Он успокоил бедную экзальтированную старуху, убедил ее в том, что он действительно ничего не знал сном и духом; в полубреду она опять понесла чепуху о «высоком звании народного учителя»; вежливо простился с коллегами, договорился возле чайной с шофером грузовика и ночью шарахнул в Нижнеталдинск за двести километров делать предложение молоденькой учительнице истории Елене Карповне Шеленковой.

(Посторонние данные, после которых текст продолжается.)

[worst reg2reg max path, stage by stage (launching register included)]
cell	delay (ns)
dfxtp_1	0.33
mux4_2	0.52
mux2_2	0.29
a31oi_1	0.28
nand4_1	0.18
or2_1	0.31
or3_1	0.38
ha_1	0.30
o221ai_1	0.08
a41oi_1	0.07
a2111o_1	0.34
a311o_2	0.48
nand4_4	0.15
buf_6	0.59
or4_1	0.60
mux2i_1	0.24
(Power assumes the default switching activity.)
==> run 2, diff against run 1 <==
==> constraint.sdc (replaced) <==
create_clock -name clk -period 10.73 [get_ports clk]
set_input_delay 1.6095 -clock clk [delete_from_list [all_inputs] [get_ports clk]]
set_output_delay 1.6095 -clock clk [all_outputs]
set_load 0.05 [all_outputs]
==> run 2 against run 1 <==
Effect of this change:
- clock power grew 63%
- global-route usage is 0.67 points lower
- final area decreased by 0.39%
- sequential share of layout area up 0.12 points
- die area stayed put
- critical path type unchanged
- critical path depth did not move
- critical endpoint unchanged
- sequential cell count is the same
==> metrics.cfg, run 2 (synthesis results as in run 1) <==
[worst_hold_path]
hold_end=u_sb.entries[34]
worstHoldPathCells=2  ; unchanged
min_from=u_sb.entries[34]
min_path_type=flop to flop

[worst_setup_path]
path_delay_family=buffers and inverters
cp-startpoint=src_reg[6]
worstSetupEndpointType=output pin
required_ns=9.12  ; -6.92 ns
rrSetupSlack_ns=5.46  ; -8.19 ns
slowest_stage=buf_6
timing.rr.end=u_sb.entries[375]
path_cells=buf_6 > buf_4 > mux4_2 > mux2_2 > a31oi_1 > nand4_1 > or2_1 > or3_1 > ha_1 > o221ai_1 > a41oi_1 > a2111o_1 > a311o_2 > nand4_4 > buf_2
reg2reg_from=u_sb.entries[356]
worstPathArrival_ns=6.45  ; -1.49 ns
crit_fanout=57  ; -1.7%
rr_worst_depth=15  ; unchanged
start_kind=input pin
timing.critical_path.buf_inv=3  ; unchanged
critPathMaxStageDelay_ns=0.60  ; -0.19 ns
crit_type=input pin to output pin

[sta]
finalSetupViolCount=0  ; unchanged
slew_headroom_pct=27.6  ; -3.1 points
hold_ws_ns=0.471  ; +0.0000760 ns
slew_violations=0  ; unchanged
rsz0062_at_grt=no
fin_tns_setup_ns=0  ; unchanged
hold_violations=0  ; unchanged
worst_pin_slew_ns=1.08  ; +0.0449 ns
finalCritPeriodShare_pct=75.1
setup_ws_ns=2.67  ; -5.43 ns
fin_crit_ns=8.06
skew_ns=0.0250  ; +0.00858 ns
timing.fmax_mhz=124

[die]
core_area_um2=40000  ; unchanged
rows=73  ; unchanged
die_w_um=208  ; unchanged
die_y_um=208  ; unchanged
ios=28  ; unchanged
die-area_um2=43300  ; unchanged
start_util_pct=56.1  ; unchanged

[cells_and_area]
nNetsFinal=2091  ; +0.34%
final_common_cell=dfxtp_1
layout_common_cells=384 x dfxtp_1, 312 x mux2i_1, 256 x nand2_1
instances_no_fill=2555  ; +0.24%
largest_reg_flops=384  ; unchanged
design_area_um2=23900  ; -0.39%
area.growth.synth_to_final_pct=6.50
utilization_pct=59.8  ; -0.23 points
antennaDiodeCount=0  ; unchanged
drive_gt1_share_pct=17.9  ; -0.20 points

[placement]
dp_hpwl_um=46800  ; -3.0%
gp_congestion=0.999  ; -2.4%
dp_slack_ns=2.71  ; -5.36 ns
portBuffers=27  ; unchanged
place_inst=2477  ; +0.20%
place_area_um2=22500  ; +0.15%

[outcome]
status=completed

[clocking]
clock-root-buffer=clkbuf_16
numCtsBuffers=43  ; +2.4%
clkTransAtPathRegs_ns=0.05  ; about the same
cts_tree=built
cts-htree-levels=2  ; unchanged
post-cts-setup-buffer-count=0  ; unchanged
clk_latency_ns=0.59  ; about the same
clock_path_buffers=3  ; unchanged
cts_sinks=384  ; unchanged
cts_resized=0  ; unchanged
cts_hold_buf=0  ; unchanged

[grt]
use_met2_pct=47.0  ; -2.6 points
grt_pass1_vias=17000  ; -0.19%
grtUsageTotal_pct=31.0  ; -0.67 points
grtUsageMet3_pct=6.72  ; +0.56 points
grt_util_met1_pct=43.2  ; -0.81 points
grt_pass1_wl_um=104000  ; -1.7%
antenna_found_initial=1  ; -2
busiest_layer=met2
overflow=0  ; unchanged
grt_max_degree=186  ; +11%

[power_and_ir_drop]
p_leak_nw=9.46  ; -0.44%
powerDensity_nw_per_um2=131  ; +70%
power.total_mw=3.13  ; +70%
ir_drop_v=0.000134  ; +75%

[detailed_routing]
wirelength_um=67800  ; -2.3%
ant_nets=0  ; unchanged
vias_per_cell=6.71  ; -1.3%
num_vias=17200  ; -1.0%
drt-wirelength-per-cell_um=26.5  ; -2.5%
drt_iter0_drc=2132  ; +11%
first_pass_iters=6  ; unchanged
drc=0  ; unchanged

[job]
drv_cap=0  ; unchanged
[src/rtl/pio_res_pkg.sv]
package pio_res_pkg;

  localparam int WORD_W = 32;

  typedef enum logic [2:0] {
    CAT_NONE    = 3'd0,
    CAT_CPL_ERR = 3'd1,
    CAT_UNSUP   = 3'd2,
    CAT_RETRY   = 3'd3,
    CAT_ABORT   = 3'd4,
    CAT_UNKNOWN = 3'd5,
    CAT_TIMEOUT = 3'd6,
    CAT_BUSY    = 3'd7
  } err_cat_e;

  localparam logic [2:0] CODE_OK    = 3'd0;
  localparam logic [2:0] CODE_UNSUP = 3'd1;
  localparam logic [2:0] CODE_RETRY = 3'd2;
  localparam logic [2:0] CODE_ABORT = 3'd4;

  localparam logic [WORD_W-1:0] RETRY_WORD = 32'hFFFF_0001;
  localparam logic [WORD_W-1:0] ALL_ONES   = '1;

  // control-to-datapath strobes
  typedef struct packed {
    logic capture;     // accepted start: latch access description
    logic evalCpl;     // completion arrived: decode it
    logic evalBusy;    // engine busy at start
    logic evalTimeout; // poll budget exhausted
  } strobe_t;

endpackage

[src/rtl/pio_res_ctrl.sv]
module pio_res_ctrl
  import pio_res_pkg::*;
#(
  parameter int POLL_LIMIT = 1500000
) (
  input  logic    clk,
  input  logic    rstN,
  input  logic    startPulse,
  input  logic    engineBusy,
  input  logic    usTick,
  input  logic    cplValid,
  output strobe_t strobes,
  output logic    done
);

  localparam int CNT_W = $clog2(POLL_LIMIT + 1);
  localparam logic [CNT_W-1:0] LAST_TICK = CNT_W'(POLL_LIMIT - 1);

  typedef enum logic {ST_IDLE, ST_POLL} state_e;

  state_e           state, nextState;
  logic [CNT_W-1:0] tickCnt;

  always_comb begin
    strobes   = '0;
    nextState = state;
    unique case (state)
      ST_IDLE: begin
        if (startPulse) begin
          strobes.capture = 1'b1;
          if (engineBusy) strobes.evalBusy = 1'b1;
          else            nextState = ST_POLL;
        end
      end
      ST_POLL: begin
        if (cplValid) begin
          strobes.evalCpl = 1'b1;
          nextState       = ST_IDLE;
        end else if (usTick && (tickCnt == LAST_TICK)) begin
          strobes.evalTimeout = 1'b1;
          nextState           = ST_IDLE;
        end
      end
      default: nextState = ST_IDLE;
    endcase
  end

  always_ff @(posedge clk) begin
    if (!rstN) begin
      state   <= ST_IDLE;
      tickCnt <= '0;
      done    <= 1'b0;
    end else begin
      state <= nextState;
      done  <= strobes.evalCpl | strobes.evalBusy | strobes.evalTimeout;
      if (strobes.capture)
        tickCnt <= '0;
      else if ((state == ST_POLL) && usTick && !cplValid)
        tickCnt <= tickCnt + 1'b1;
    end
  end

endmodule

[src/rtl/pio_res_dpath.sv]
module pio_res_dpath
  import pio_res_pkg::*;
#(
  parameter int OFF_W = 12
) (
  input  logic              clk,
  input  logic              rstN,
  input  strobe_t           strobes,
  input  logic              isRead,
  input  logic [OFF_W-1:0]  byteOffset,
  input  logic [2:0]        accSize,
  input  logic              crsVisEn,
  input  logic [2:0]        cplCode,
  input  logic              cplErrFlag,
  input  logic [WORD_W-1:0] cplData,
  output logic              pass,
  output logic [2:0]        errCat,
  output logic [WORD_W-1:0] rdData
);

  // latched access description
  logic       qRead, qOffZero, qVis;
  logic [1:0] qLane;
  logic [2:0] qSize;

  // effective description: live on the start cycle, latched afterwards
  logic       effRead, effOffZero, effVis;
  logic [1:0] effLane;
  logic [2:0] effSize;
  logic       retryOk;

  logic              okNow;
  err_cat_e          catNow;
  logic [WORD_W-1:0] rawNow, dataNow, shifted;
  logic              evalAny;

  assign effRead    = strobes.capture ? isRead               : qRead;
  assign effOffZero = strobes.capture ? (byteOffset == '0)   : qOffZero;
  assign effVis     = strobes.capture ? crsVisEn             : qVis;
  assign effLane    = strobes.capture ? byteOffset[1:0]      : qLane;
  assign effSize    = strobes.capture ? accSize              : qSize;

  assign retryOk = effRead && effOffZero && (effSize == 3'd4) && effVis;
  assign evalAny = strobes.evalCpl | strobes.evalBusy | strobes.evalTimeout;

  always_comb begin
    okNow  = 1'b0;
    catNow = CAT_NONE;
    rawNow = ALL_ONES;
    if (strobes.evalCpl) begin
      unique case (cplCode)
        CODE_OK: begin
          if (cplErrFlag) catNow = CAT_CPL_ERR;
          else begin
            okNow  = 1'b1;
            rawNow = cplData;
          end
        end
        CODE_UNSUP: begin
          if (effRead) okNow  = 1'b1;
          else         catNow = CAT_UNSUP;
        end
        CODE_RETRY: begin
          if (retryOk) begin
            okNow  = 1'b1;
            rawNow = RETRY_WORD;
          end else catNow = CAT_RETRY;
        end
        CODE_ABORT: catNow = CAT_ABORT;
        default:    catNow = CAT_UNKNOWN;
      endcase
    end else if (retryOk) begin
      okNow  = 1'b1;
      rawNow = RETRY_WORD;
    end else begin
      catNow = strobes.evalBusy ? CAT_BUSY : CAT_TIMEOUT;
    end
  end

  assign shifted = rawNow >> {effLane, 3'b000};

  always_comb begin
    if (!effRead)   dataNow = '0;
    else if (!okNow) dataNow = ALL_ONES;
    else begin
      unique case (effSize)
        3'd1:    dataNow = {{(WORD_W-8){1'b0}},  shifted[7:0]};
        3'd2:    dataNow = {{(WORD_W-16){1'b0}}, shifted[15:0]};
        default: dataNow = rawNow;
      endcase
    end
  end

  always_ff @(posedge clk) begin
    if (!rstN) begin
      qRead    <= 1'b0;
      qOffZero <= 1'b0;
      qVis     <= 1'b0;
      qLane    <= '0;
      qSize    <= '0;
      pass     <= 1'b0;
      errCat   <= CAT_NONE;
      rdData   <= '0;
    end else begin
      if (strobes.capture) begin
        qRead    <= isRead;
        qOffZero <= (byteOffset == '0);
        qVis     <= crsVisEn;
        qLane    <= byteOffset[1:0];
        qSize    <= accSize;
      end
      if (evalAny) begin
        pass   <= okNow;
        errCat <= catNow;
        rdData <= dataNow;
      end else if (strobes.capture) begin
        pass   <= 1'b0;
        errCat <= CAT_NONE;
        rdData <= '0;
      end
    end
  end

endmodule

[src/rtl/pio_cpl_resolver.sv]
module pio_cpl_resolver
  import pio_res_pkg::*;
#(
  parameter int POLL_LIMIT = 1500000,
  parameter int OFF_W      = 12
) (
  input  logic              clk,
  input  logic              rstN,
  input  logic              startPulse,
  input  logic              isRead,
  input  logic [OFF_W-1:0]  byteOffset,
  input  logic [2:0]        accSize,
  input  logic              crsVisEn,
  input  logic              engineBusy,
  input  logic              usTick,
  input  logic              cplValid,
  input  logic [2:0]        cplCode,
  input  logic              cplErrFlag,
  input  logic [31:0]       cplData,
  output logic              done,
  output logic              pass,
  output logic [2:0]        errCat,
  output logic [31:0]       rdData
);

  strobe_t strobes;

  pio_res_ctrl #(.POLL_LIMIT(POLL_LIMIT)) ctrl_i (
    .clk        (clk),
    .rstN       (rstN),
    .startPulse (startPulse),
    .engineBusy (engineBusy),
    .usTick     (usTick),
    .cplValid   (cplValid),
    .strobes    (strobes),
    .done       (done)
  );

  pio_res_dpath #(.OFF_W(OFF_W)) dpath_i (
    .clk        (clk),
    .rstN       (rstN),
    .strobes    (strobes),
    .isRead     (isRead),
    .byteOffset (byteOffset),
    .accSize    (accSize),
    .crsVisEn   (crsVisEn),
    .cplCode    (cplCode),
    .cplErrFlag (cplErrFlag),
    .cplData    (cplData),
    .pass       (pass),
    .errCat     (errCat),
    .rdData     (rdData)
  );

endmodule

[config.mk]
export PLATFORM = sky130hd
export DESIGN_NAME = pio_cpl_resolver
export DESIGN_NICKNAME = d
export VERILOG_FILES = /design/src/rtl/pio_res_pkg.sv /design/src/rtl/pio_res_ctrl.sv /design/src/rtl/pio_res_dpath.sv /design/src/rtl/pio_cpl_resolver.sv
export SDC_FILE = /design/constraint.sdc
export NUM_CORES = 1
export LEC_CHECK = 0
export ABC_AREA = 1
export BUFFER_PORTS_ARGS = -buffer_cell sky130_fd_sc_hd__buf_2
export CORE_UTILIZATION = 29
export CTS_CLUSTER_DIAMETER = 120
export DETAILED_ROUTE_END_ITERATION = 16
export MAX_ROUTING_LAYER = met4
export PLACE_DENSITY = 0.5
export SLEW_MARGIN = 5
export SYNTH_ARGS = -nofsm -noshare
export SYNTH_HDL_FRONTEND = slang
export SYNTH_SLANG_ARGS = --single-unit
[constraint.sdc]
create_clock -name clk -period 2 [get_ports clk]
set_clock_uncertainty 0.05 [all_clocks]
set_input_delay 0.5 -clock clk [delete_from_list [all_inputs] [get_ports clk]]
set_output_delay 0.5 -clock clk [all_outputs]
set_load 0.005 [all_outputs]
# Word-level counts from Yosys, hierarchy flattened
# Index checks and enable logic that the tools add are counted.
[classes]
n_bitwise = 4
n_mux = 45
n_reduce_logical = 11
shifts = 1
n_eq_ne = 7
addsub = 1
[op_table]
columns = ["cell", "n"]
rows = [
  ["$mux 32", 6],
  ["$pmux 32 s2", 2],
  ["$shr 32x5->16", 1],
  ["$mux 1", 25],
  ["$add 21x1->21 const B", 1],
  ["$eq 21x21->1 const B", 1],
  ["$mux 16", 1],
  ["$mux 3", 5],
  ["$logic_not 12->1", 1],
  ["$pmux 3 s4", 1],
  ["$eq 3x1->1 const B", 2],
  ["$eq 3x2->1 const B", 2],
  ["$eq 3x3->1 const B", 2],
  ["$logic_and 1x1->1", 6],
  ["$mux 2", 3],
  ["$logic_not 3->1", 1],
  ["$pmux 1 s3", 1],
  ["$not 1->1", 2],
  ["$or 1x1->1", 2],
  ["$pmux 1 s2", 1],
  ["$reduce_bool 2->1", 1],
  ["$reduce_or 2->1", 1],
  ["$logic_not 1->1", 1],
]
[totals]
input_bits = 59
out_inout_bits = 37
reg_bits = 67
wordCells = 80

# Longest topological paths before layout
# Gate-level depths: netlist of run 1.
[logic_depth]
ltp_word = 14
depth_mapped = 18
ltp_nobuf = 16

# Cells and area by module
# From an unflattened synthesis of run 1, not the netlist that was laid out.
[hier_totals]
hier_cells = 720
hier_area_um2 = 4285.4
[modules_own_cells]
columns = ["mod", "cells_each", "seq_area_each_um2", "instances", "area_each_um2"]
rows = [
  ["pio_res_dpath", 518, 880.8, 1, 3031.7],
  ["pio_res_ctrl", 202, 460.4, 1, 1253.7],
]

# Worst setup path before layout of run 1
# No wires, ideal clock.
[synth_timing]
path_type = "input-to-reg"
start = "in startPulse"
end = "reg dpath_i.rdData[15]"
n_path_buf = 2
slack_ns = 0.096
setup_ns = 0.131
t_required_ns = 1.819
arrival_ns = 1.723
cell_stages = 16
cell_sequence = "nand2_4 > buf_8 > nand2_1 > o21ai_2 > nand2_2 > nor2_4 > nand3_2 > buf_6 > nand2_2 > nand2_1 > nand2_1 > nand2_1 > clkinv_1 > nand2_1 > nand2_1 > a21oi_2"
[synth_via]
elab_chain_cells = 14
elab_cells_between_ends = 30
classes_between = "eq/ne (3); shift (1); mux (20); bitwise (2); reduce/logical (4)"
[synth_lines]
columns = ["item", "line_no", "rtl"]
rows = [
  ["start, declared", "pio_cpl_resolver.sv:9", "input logic startPulse,"],
  ["$mux 1", "pio_res_ctrl.sv:29", "if (startPulse) begin"],
  ["$mux 1", "pio_res_ctrl.sv:27", "unique case (state)"],
  ["$mux 3 / $mux 1 (equally long branches)", "-", ""],
  ["$eq 3x3->1 / $logic_and 1x1->1 (equally long branches)", "pio_res_dpath.sv:43", "assign retryOk = effRead && effOffZero && (effSize == 3'd4) && effVis;"],
  ["$logic_and 1x1->1 (2 in a row)", "pio_res_dpath.sv:43", ""],
  ["$mux 16", "pio_res_dpath.sv:64, pio_res_dpath.sv:72", ""],
  ["$pmux 32 s2", "pio_res_dpath.sv:51", "unique case (cplCode)"],
  ["$mux 32", "pio_res_dpath.sv:50", "if (strobes.evalCpl) begin"],
  ["$shr 32x5->16", "pio_res_dpath.sv:80", "assign shifted = rawNow >> {effLane, 3'b000};"],
  ["$pmux 32 s2", "pio_res_dpath.sv:86", "unique case (effSize)"],
  ["$mux 32", "pio_res_dpath.sv:84", "else if (!okNow) dataNow = ALL_ONES;"],
  ["$mux 32", "pio_res_dpath.sv:83", "if (!effRead) dataNow = '0;"],
  ["$mux 32", "pio_res_dpath.sv:112", "if (evalAny) begin"],
  ["end signal, assigned", "pio_res_dpath.sv:115", "rdData <= dataNow;"],
  ["end, declared", "pio_res_dpath.sv:18", "output logic [WORD_W-1:0] rdData"],
]
# Parallel ways exist; a longest one is shown, timed or not.
# A chain may end at the register's enable or synchronous reset.

# Final worst setup path of run 1
[layout_timing]
start = "reg ctrl_i.state"
end = "reg dpath_i.rdData[29]"
[layout_via]
elab_chain_cells = 11
elab_cells_between_ends = 26
classes_between = "eq/ne (3); mux (17); bitwise (2); reduce/logical (4)"
[layout_lines]
columns = ["item", "line_no", "rtl"]
rows = [
  ["start, declared", "pio_res_ctrl.sv:21", "state_e state, nextState;"],
  ["start signal, assigned", "pio_res_ctrl.sv:54", "state <= nextState;"],
  ["$mux 1", "pio_res_ctrl.sv:27", ""],
  ["$mux 3 / $mux 1 (equally long branches)", "-", ""],
  ["$eq 3x3->1 / $logic_and 1x1->1 (equally long branches)", "pio_res_dpath.sv:43", ""],
  ["$logic_and 1x1->1 (2 in a row)", "pio_res_dpath.sv:43", ""],
  ["$mux 1", "pio_res_dpath.sv:64, pio_res_dpath.sv:72", ""],
  ["$pmux 1 s3", "pio_res_dpath.sv:51", ""],
  ["$mux 1", "pio_res_dpath.sv:50", ""],
  ["$mux 32", "pio_res_dpath.sv:84", ""],
  ["$mux 32", "pio_res_dpath.sv:83", ""],
  ["$mux 32", "pio_res_dpath.sv:112", ""],
]
# Parallel ways exist; a longest one is shown, timed or not.

==> results.rst, run 1 <==
.. list-table::
   :header-rows: 1

   * - Metric
     - Value
   * - First-pass iteration count of the detailed router
     - 5
   * - Fraction of layout cells with a size suffix above 1
     - 38.64%
   * - ANT nets after route
     - 0
   * - Cell at the slowest stage of the critical path
     - sky130_fd_sc_hd__dfxtp_2
   * - I/O pins
     - 96
   * - Leakage
     - 0.002781 uW
   * - Antenna violations before repair
     - 0
   * - Routed wire per std cell
     - 14.36 um
   * - TritonCTS clock tree
     - yes
   * - Overall routing resource usage
     - 20.35%
   * - Cts-stage hold buffer count
     - 0
   * - Core Util, Final
     - 46.10%
   * - Peak clock frequency supported by timing
     - 511.2 MHz
   * - Status
     - completed
   * - Share of synthesized area occupied by flip-flops and latches
     - 32.98%
   * - First-iteration detailed-routing DRC count
     - 264
   * - Total Neg Setup Slack
     - 0 ns
   * - Total met2 wirelength after detailed routing
     - 6169 um
   * - Die Outline Area
     - 14500 sq um
   * - Category of cells accounting for the largest share of critical-path delay
     - simple AND/OR/NAND/NOR gates
   * - Post-Syn Area per Cell
     - 6.171 sq um
   * - Clock transition at the registers of the reported paths
     - 0.06 ns
   * - Critical path capture point type
     - flip-flop
   * - Power Density
     - 608.9 nW/um^2
   * - Post-route clock period utilization
     - 97.81%
   * - Layout overhead on the synthesized area
     - 52.52%
   * - Area share of the largest cell type after synthesis
     - 32.98%
   * - Post-DP HPWL
     - 9750 um
   * - Overflow after GRT
     - 0
   * - Global placer's final weighted congestion
     - 0.8640
   * - Wire length of the first global-routing pass
     - 22260 um
   * - Max-slew headroom at the worst pin
     - 65.72%
   * - Number of buffers created by CTS
     - 9
   * - Number of global-route vias before repair
     - 4415
   * - Largest family of logic cells by synthesized area
     - simple AND/OR/NAND/NOR gates
   * - Vias per std cell
     - 4.759
   * - Number of max-cap violations
     - 0
   * - CP Launch Type
     - flip-flop
   * - Cell row count
     - 42
   * - Clk sink count
     - 67
   * - Met3 wire len
     - 850 um
   * - Via count
     - 4840
   * - Level count of the clock H-tree
     - 3
   * - Number of fill cells in the layout
     - 1433
   * - Largest cells by area after synthesis
     - sky130_fd_sc_hd__dfxtp_1, sky130_fd_sc_hd__nand2_1, sky130_fd_sc_hd__a21oi_1
   * - Cell count after synthesis
     - 659
   * - Max Root-Sink Buffers
     - 2
   * - Worst Max-Slew Pin Slew
     - 0.5141 ns
   * - Synthesized flop and latch total
     - 67
   * - Number of I/O port buffers
     - 95
   * - Required time of the critical path
     - 2.16 ns
   * - Number of nets in the layout
     - 897
   * - Most numerous cell in the Yosys netlist
     - sky130_fd_sc_hd__nand2_1
   * - Initial cell density of the core
     - 30.23%
   * - Buffering stage count on the worst path with inverters included
     - 3
   * - Post-synth EDFFs
     - 0
   * - Routed WL
     - 14600 um
   * - Met1 wire length
     - 7412 um
   * - Yosys Warn Count
     - 0
   * - Worst endpoint data arrival time
     - 2.12 ns
   * - Synth Area in Compound Gates
     - 15.32%
   * - Top routing layer in use
     - met4
   * - Number of nets produced by synthesis
     - 719
   * - # diodes
     - 0
   * - Drt drc
     - 0
   * - CP peak stage delay
     - 0.36 ns
   * - Post-synth design cell area
     - 4066 sq um
   * - Slew Viols, Final
     - 0
   * - Pin count of the biggest net entering global routing
     - 39
   * - Endpoints failing setup
     - 0
   * - Simple-gate share of the synthesized area
     - 40.18%
   * - Crit path cell chain
     - inv_4, nand2_4, nand2_2, nand2_2, nand3_2, nor2_4, nand3_4, buf_4, nand2_8, buf_8, o21ai_0, nand2_4, a21oi_2
   * - Path type of the worst setup path
     - reg2reg
   * - Final worst path period need
     - 1.956 ns
   * - Post-Synth Adder-Cell Area
     - 0.3077%
   * - Die H
     - 120.4 um
   * - Die width
     - 120.4 um
   * - Most frequently used flop master after synthesis
     - sky130_fd_sc_hd__dfxtp_1
   * - Count of endpoints failing hold in the final timing report
     - 0
   * - Post-synthesis share of cell area spent on xor and xnor gates
     - 2.154%
   * - Cell types with the highest counts after synthesis
     - sky130_fd_sc_hd__nand2_1, sky130_fd_sc_hd__dfxtp_1, sky130_fd_sc_hd__nor2_1, sky130_fd_sc_hd__a21oi_1, sky130_fd_sc_hd__o21ai_0
   * - Core area
     - 13450 sq um
   * - Clock Root Buffer
     - sky130_fd_sc_hd__clkbuf_16
   * - Worst hold path class
     - in2reg
   * - Insertion delay of the later-clocked pin in the worst-skew pair
     - 0.35 ns
   * - IR Drop Worst-Case VDD
     - 313.5 uV
   * - Setup repair after global routing missed its margin
     - true
   * - Cell accounting for the most synthesized area
     - sky130_fd_sc_hd__dfxtp_1
   * - Worst-path maximum fanout
     - 15
   * - Multiplexer area fraction after synthesis
     - 0%
   * - Number of distinct library cell variants in the gate-level netlist after synthesis
     - 37
   * - FFs w/ async S/R, synth
     - 0%
-- cell families after synthesis --
kind of cell,count (synthesis)
compound gates,117
xor+xnor,10
fa+ha+maj,1
buf+inv,81
flops,67
simple gates,383
-- path summary, 6_finish.rpt --
path                 startpoint            endpoint  slack, ns  depth (start not counted)
min                    cplValid        ctrl_i.state       0.40                          4
min reg2reg  dpath_i.rdData[17]  dpath_i.rdData[17]       0.41                          2
max                ctrl_i.state  dpath_i.rdData[29]       0.04                         13
max reg2reg        ctrl_i.state  dpath_i.rdData[29]       0.04                         13
-- placed cells by master, fill, tap and decap left out, types with 18 or more instances in the layout --
cell type	instances
sky130_fd_sc_hd__nand2_1	200
sky130_fd_sc_hd__buf_2	95
sky130_fd_sc_hd__buf_4	80
sky130_fd_sc_hd__dfxtp_1	64
sky130_fd_sc_hd__nor2_1	63
sky130_fd_sc_hd__o21ai_0	46
sky130_fd_sc_hd__nand2_2	45
sky130_fd_sc_hd__a21oi_1	42
sky130_fd_sc_hd__inv_1	36
sky130_fd_sc_hd__nand3_1	29
sky130_fd_sc_hd__a21oi_2	18
-- worst register-to-register path, delay by kind of cell, from the launching register on --
kind	cells	cell delay, ns
AND/OR/NAND/NOR	8	0.85
buffers and inverters	3	0.38
flip-flops	1	0.36
AO/OA/AOI/OAI	2	0.20
-- sequential cells by signal (all words and copies together), names as in the netlist, 2 cells and up --
name and count:
dpath_i.rdData 32, ctrl_i.tickCnt 21, dpath_i.errCat 3, dpath_i.qSize 3, dpath_i.qLane 2
-- layer usage --
metal / vias up / GRT usage, %
met4: 0 / 6.019
met2: 149 / 30.57
li1: 2456 / -
met5: - / -
met1: 2224 / 27.78
met3: 11 / 3.679
-- metrics by stage --
| stage | area [sq um] | instances | hold WS, ns | total power (uW) | setup slack, ns |
|---|---|---|---|---|---|
| finish | 6202 | 1017 | 0.3971 | 3777 | 0.04375 |
| global route | 6202 | 1017 | 0.4110 | 3934 | -0.1070 |
| CTS | 5839 | 1010 | 0.3986 | 3725 | -0.009414 |
| detailed placement | 5248 | 978 | 0.4030 | 2091 | -0.2321 |
| global placement | 5248 | 978 | 0.4013 | 2088 | -0.1949 |
| floorplan | 4066 | 659 | 0.3964 | 1781 | 0.09591 |
-- power breakdown --
part / leakage (uW) / total (uW) / switching [uW] / internal [uW]
Combinational: 0.00209 / 822 / 457 / 365
Sequential: 0.000545 / 1400 / 22.3 / 1380
Clock: 0.000141 / 1550 / 607 / 947
Total: 0.00278 / 3780 / 1090 / 2690
-- layout make-up --
cell class	instances	area, sq um	area share, %
Clock inverter	6	57.56	0.9280
Multi-Input combinational cell	512	2693	43.41
Inverter	52	205.2	3.308
Timing Repair Buffer	195	1456	23.48
Tap cell	176	220.2	3.551
Sequential cell	67	1345	21.69
Clock buffer	9	225.2	3.631
-- what timing repair did --
action | in CTS | in global routing
endpoints found under the hold margin | 0 | 0
pin swaps | 10 | 23
endpoints found under the setup margin | 34 | 45
gates resized for setup | 25 | 79
cloned | 5 | 5
setup buffers | 14 | 6
Note: power is estimated with default switching activity, not from simulation.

Девочка требовала ухода, нужны были бабушки-дедушки, да и освободилось место в Нижнеталдинском интернате. Все произошло само собой, жизнь втянула его, как втягивает порой и самое ленивое бревно молевой сплав, не вода, так соседние бревна с переката столкнут. Не откажешься, если теща – у нее ревматизм рук – попросит разлить свиньям болтушку, да, впрочем, такие мелочи как-то сами собой потеряли негативный смысл и презренное значение.

В Нижнеталдинском интернате Четвергов получил заброшенный восьмой класс. В этой школе все было до смешного похожим на Маревскую, то есть до смешного, была даже своя Анна Сергеевна, то есть, конечно, не Анна Сергеевна, а Серафима Ильинична, тоже одинокая, но помоложе, учительница, тоже поклонница всех муз, но больше налегавшая не на импрессионизм, а на античность и Возрождение, тоже собиравшая репродукции, книги о кино и театре, о живописи, только в ее деятельности большую роль играла направляющая и ограничивающая сила директора школы Ивана Михайловича Кишкина, старого солдата, человека твердого до ограниченности и самозабвения.

Но изменился Эдуард Иннокентиевич, и в этом был весь секрет.

Он и не переродился, не перевоспитался, даже и не воспитался вовсе, а просто оказался под другим углом к жизни, к семье и ученикам. Они почему-то сразу привязались к нему, дали ему кличку «Неделя», даже «Наш Неделя», доверяли ему больше, чем обычно доверяют учителям восьмиклассники, он ходил с ними в походы, отстаивал перед непреклонным директором их интересы, и так постепенно сдвинулся с мели, силы действовали под другим углом, и включился в жизнь на полный ход, иногда, впрочем, посмеиваясь над собой, над простотой отгадки, по причине перестраховки.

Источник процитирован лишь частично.